I was admitted before the MPRE was required in my state. Do I have to take the MPRE for admission to Oklahoma?
Yes. If your state requires the MPRE of Oklahoma attorneys applying for admission without examination to your state, you must supply a passing score (as is required in your state) on the MPRE for admission to Oklahoma. Currently those include Alabama, Alaska, Arizona, Colorado (Score must be 2 yrs old or less), Connecticut, Illinois, Kentucky, Massachusetts, Minnesota, Nebraska, New Hampshire, North Carolina, North Dakota, Pennsylvania, Texas, and West Virginia.

What are the requirements for admission on motion?
Rule Two of the Oklahoma Rules requires a person to be lawfully admitted to practice and in good standing on active status in a reciprocal state engaged in the actual and continuous practice of law for a least five years of the seven years immediately preceding application for admission. The period of practice of law shall have occurred outside the State of Oklahoma and have been in a reciprocal state.   The person shall have graduated from an ABA approved law school.  An individual who has previously failed the Oklahoma bar exam is ineligible for admission on motion.

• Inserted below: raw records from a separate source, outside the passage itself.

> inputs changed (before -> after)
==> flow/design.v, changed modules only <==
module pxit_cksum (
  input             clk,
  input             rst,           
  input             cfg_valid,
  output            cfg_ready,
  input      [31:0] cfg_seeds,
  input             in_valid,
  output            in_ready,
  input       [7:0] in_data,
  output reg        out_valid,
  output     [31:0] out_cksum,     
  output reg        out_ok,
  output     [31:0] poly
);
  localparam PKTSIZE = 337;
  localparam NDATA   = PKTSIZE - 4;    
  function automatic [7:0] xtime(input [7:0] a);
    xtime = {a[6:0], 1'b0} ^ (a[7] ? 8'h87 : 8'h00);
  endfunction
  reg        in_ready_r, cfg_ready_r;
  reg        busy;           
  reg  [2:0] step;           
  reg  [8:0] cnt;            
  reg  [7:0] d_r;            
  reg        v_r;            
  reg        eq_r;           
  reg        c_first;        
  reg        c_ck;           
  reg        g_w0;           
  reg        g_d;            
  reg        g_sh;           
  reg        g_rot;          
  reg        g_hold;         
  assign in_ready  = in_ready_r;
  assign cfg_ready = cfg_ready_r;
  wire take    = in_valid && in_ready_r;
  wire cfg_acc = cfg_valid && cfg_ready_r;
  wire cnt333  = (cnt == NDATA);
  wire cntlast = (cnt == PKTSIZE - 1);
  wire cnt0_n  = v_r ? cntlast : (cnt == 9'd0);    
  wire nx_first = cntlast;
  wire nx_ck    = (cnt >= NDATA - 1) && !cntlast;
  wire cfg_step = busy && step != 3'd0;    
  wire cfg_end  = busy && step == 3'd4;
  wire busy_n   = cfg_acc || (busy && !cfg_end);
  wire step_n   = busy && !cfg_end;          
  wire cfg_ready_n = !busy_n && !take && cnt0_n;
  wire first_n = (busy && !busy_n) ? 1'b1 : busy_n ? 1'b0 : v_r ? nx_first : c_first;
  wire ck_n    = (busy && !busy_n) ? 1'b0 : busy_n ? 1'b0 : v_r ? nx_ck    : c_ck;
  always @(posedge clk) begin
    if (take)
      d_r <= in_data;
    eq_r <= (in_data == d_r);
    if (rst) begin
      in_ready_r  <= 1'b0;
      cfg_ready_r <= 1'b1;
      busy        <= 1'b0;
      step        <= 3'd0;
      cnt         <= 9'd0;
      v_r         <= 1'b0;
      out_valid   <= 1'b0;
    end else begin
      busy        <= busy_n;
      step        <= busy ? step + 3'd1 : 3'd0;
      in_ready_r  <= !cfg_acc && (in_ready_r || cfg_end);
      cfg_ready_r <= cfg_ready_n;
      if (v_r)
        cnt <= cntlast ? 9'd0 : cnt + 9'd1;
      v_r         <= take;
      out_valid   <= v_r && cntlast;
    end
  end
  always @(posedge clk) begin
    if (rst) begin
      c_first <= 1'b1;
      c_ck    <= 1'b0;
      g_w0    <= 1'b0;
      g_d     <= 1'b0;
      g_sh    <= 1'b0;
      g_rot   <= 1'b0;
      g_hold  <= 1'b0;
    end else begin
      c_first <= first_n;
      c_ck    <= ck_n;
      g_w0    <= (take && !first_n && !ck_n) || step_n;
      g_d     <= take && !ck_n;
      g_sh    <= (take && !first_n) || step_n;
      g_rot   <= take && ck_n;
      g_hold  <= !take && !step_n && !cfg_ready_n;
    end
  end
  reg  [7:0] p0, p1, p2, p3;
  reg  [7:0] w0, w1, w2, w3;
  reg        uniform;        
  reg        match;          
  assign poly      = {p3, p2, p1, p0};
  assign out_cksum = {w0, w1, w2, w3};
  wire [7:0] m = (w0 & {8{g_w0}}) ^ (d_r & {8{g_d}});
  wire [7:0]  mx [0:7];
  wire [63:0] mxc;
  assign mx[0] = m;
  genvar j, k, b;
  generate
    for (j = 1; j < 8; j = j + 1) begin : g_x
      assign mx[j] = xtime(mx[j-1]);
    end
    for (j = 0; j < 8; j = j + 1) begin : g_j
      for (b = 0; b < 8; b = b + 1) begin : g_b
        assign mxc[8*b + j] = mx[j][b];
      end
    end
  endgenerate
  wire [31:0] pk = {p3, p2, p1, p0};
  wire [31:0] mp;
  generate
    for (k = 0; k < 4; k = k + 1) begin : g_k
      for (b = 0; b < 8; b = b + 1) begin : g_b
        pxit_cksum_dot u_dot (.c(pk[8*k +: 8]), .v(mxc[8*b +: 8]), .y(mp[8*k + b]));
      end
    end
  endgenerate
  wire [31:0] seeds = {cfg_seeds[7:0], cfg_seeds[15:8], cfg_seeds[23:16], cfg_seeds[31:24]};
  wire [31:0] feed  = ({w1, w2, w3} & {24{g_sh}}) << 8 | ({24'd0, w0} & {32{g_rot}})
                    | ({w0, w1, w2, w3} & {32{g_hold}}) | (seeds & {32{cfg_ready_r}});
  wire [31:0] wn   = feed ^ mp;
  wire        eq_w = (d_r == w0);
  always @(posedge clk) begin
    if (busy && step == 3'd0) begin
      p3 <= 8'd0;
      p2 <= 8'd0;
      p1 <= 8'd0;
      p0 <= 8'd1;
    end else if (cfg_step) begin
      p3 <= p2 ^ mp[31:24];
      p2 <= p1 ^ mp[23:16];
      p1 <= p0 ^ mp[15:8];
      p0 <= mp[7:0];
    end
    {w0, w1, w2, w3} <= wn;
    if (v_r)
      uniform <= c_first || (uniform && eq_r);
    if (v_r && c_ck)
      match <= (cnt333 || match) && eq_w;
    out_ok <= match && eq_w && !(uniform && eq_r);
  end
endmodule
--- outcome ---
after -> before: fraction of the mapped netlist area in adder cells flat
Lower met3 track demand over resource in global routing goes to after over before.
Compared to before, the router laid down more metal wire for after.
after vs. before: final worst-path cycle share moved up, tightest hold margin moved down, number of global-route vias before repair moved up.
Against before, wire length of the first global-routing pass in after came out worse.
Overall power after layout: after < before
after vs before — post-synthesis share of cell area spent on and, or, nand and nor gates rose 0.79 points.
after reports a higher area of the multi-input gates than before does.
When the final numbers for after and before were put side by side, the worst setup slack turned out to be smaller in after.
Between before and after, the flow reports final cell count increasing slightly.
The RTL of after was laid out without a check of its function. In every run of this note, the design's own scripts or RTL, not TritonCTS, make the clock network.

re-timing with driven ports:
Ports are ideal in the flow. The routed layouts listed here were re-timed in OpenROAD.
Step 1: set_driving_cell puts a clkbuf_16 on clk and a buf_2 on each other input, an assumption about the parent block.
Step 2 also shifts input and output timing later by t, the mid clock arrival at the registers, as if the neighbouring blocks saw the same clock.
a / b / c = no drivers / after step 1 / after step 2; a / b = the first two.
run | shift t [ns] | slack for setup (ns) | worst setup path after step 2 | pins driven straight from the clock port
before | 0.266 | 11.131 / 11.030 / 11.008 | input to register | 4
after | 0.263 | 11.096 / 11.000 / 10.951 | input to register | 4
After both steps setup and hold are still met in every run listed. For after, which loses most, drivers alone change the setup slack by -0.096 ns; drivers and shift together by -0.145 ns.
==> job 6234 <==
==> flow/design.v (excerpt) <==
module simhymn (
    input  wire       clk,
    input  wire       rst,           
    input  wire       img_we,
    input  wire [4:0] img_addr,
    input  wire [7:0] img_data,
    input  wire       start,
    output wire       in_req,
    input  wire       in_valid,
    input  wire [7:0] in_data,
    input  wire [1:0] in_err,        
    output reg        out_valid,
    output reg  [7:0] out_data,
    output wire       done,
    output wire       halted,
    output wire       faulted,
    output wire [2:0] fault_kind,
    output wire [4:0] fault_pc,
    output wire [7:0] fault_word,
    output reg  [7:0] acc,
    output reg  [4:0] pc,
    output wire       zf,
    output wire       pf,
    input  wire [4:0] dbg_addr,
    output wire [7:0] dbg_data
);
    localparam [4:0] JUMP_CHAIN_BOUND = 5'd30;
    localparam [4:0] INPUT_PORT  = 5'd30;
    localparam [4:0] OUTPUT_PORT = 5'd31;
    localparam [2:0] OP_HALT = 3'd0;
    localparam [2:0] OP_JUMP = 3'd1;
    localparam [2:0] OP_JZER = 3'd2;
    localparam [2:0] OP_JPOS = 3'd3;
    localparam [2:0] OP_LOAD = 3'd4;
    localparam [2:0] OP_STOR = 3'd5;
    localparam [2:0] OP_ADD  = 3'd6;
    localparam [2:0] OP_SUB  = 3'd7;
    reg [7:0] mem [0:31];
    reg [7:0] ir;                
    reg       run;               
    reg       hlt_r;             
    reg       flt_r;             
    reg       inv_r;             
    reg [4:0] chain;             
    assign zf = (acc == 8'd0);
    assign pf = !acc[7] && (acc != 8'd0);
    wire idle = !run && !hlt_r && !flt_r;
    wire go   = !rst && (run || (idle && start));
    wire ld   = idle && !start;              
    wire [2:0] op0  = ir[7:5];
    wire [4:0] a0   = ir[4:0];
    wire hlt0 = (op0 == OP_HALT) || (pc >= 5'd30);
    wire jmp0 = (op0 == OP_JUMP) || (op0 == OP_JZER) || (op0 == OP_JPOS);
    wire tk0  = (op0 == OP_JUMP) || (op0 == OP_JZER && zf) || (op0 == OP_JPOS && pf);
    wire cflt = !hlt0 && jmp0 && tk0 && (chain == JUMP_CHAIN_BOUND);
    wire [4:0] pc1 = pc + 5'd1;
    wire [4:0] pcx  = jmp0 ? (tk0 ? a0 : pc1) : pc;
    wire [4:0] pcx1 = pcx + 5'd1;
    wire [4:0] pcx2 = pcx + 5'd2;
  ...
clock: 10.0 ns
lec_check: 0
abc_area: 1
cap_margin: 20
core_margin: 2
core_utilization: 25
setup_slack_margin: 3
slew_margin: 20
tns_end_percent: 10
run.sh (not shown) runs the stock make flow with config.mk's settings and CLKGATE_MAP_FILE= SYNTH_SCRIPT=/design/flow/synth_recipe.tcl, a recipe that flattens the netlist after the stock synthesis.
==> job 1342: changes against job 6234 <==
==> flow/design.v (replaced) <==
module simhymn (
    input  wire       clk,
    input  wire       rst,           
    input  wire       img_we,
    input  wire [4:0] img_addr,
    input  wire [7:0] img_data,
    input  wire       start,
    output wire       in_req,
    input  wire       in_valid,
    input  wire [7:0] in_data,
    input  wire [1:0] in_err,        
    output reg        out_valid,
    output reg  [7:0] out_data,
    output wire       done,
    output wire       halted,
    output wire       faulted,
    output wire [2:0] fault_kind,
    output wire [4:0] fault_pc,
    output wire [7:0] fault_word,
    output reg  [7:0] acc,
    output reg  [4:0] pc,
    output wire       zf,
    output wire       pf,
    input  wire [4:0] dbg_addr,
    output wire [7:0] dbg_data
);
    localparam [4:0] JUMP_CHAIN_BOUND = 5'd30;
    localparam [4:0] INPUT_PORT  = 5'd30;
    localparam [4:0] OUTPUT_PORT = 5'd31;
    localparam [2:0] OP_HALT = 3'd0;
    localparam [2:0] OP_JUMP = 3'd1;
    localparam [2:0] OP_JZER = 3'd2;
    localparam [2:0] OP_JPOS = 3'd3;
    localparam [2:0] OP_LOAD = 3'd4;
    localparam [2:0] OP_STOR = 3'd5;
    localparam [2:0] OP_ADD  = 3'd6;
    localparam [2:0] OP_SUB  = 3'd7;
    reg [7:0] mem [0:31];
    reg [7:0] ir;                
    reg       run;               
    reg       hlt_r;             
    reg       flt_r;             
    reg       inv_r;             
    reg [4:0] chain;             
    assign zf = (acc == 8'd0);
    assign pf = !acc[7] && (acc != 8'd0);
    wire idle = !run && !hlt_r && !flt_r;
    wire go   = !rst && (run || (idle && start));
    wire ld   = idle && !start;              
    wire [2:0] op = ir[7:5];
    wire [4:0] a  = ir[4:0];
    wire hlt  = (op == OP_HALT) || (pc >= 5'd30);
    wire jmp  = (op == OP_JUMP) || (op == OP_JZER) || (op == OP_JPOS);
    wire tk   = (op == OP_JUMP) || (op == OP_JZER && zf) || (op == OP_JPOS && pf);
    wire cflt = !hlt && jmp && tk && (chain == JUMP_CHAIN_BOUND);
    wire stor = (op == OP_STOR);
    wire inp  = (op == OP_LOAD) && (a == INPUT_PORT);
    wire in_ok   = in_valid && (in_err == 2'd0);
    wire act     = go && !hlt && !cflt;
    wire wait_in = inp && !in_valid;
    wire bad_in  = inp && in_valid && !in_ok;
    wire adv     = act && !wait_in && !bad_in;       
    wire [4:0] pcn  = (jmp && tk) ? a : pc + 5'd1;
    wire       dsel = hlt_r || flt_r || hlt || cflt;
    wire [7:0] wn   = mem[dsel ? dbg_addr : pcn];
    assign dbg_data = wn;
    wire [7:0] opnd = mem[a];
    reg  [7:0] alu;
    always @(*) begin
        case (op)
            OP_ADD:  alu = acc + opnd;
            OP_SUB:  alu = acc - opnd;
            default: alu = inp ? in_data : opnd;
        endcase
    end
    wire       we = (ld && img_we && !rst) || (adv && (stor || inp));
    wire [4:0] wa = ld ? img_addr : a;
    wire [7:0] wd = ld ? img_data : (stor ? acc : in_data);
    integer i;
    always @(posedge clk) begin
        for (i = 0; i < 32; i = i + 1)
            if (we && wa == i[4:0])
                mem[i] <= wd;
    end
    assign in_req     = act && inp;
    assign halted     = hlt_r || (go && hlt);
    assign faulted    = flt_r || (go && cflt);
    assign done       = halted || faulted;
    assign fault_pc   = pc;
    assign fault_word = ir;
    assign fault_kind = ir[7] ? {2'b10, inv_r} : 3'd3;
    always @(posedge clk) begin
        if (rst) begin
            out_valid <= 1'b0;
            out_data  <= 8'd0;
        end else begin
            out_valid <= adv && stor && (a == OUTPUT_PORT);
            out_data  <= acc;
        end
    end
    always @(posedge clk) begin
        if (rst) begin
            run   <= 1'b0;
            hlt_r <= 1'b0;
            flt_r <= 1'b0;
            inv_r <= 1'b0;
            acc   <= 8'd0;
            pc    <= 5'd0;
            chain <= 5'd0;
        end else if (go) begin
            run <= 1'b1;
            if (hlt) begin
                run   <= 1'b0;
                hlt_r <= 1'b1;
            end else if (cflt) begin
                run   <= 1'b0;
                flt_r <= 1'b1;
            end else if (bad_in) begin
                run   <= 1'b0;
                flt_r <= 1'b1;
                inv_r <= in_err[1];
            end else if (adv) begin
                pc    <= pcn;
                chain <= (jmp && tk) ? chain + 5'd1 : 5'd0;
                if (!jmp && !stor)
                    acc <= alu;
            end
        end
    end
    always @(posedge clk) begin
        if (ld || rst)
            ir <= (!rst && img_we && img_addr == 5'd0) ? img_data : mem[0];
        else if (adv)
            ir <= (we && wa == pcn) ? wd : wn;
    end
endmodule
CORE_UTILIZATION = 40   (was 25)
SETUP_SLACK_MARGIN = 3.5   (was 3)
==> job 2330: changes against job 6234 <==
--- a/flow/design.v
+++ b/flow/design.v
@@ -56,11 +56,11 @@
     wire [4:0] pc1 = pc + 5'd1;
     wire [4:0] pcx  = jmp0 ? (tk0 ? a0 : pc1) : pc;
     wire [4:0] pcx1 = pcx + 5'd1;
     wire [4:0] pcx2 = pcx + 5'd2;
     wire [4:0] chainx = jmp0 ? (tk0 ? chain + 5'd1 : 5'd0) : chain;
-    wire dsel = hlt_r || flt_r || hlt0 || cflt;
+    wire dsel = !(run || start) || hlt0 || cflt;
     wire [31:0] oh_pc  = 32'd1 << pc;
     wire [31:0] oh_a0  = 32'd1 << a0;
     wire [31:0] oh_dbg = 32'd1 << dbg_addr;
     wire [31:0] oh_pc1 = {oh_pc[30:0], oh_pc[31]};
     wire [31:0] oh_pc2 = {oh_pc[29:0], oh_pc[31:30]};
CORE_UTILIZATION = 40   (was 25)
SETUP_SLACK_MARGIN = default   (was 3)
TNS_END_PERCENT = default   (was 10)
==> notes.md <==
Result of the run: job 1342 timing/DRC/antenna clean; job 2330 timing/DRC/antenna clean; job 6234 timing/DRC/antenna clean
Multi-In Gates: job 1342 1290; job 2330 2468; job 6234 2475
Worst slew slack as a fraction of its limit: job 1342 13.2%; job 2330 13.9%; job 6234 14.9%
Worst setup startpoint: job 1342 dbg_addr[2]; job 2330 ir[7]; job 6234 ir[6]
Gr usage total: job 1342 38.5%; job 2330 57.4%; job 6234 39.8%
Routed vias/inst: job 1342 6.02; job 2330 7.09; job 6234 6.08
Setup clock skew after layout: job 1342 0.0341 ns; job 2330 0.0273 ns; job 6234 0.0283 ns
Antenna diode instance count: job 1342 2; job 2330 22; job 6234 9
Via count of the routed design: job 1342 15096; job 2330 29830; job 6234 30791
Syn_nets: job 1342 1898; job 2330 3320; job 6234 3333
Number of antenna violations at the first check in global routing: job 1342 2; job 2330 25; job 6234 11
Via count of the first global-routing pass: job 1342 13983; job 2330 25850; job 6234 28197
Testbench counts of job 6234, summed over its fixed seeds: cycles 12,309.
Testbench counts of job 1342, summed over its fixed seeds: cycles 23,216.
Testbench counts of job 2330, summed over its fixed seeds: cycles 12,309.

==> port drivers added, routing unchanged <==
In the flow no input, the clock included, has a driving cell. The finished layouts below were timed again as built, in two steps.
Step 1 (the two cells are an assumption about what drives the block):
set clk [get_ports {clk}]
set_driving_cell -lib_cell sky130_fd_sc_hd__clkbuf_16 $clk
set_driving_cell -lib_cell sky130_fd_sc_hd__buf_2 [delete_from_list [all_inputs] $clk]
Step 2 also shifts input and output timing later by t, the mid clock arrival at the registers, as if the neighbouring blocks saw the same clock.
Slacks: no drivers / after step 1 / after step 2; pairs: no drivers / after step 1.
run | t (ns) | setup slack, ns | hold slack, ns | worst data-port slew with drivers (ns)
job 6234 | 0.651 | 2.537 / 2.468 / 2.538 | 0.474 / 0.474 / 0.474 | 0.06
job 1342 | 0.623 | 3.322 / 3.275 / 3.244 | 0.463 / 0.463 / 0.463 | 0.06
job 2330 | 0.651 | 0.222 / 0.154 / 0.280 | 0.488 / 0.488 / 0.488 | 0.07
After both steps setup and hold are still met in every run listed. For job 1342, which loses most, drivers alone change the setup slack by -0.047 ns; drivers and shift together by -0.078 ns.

What is the passing score on the MPRE in Oklahoma and how long is my MPRE score valid?
Oklahoma requires a minimum scaled score of 75. The score is valid for an unlimited time. If the reciprocal jurisdiction has a more stringent requirement for minimum score and/or time limit, the higher standard is applied.

What is the purpose of the Certificate of Practice form and who should sign it?
The Certificate of Practice form is an original document filed with the Oklahoma Supreme Court as an attachment to the Report and Recommendation of Admission filed by the Board of Bar Examiners should your application be approved and recommended for admission to the Court. The form should be signed by a judge and two attorneys from your jurisdiction who can attest to your active and continuous practice of law for at least five of last seven years preceding your application. The individuals signing the form should themselves be in good standing in your jurisdiction and have practiced at least the length of time to which they are attesting to have known you to be practicing.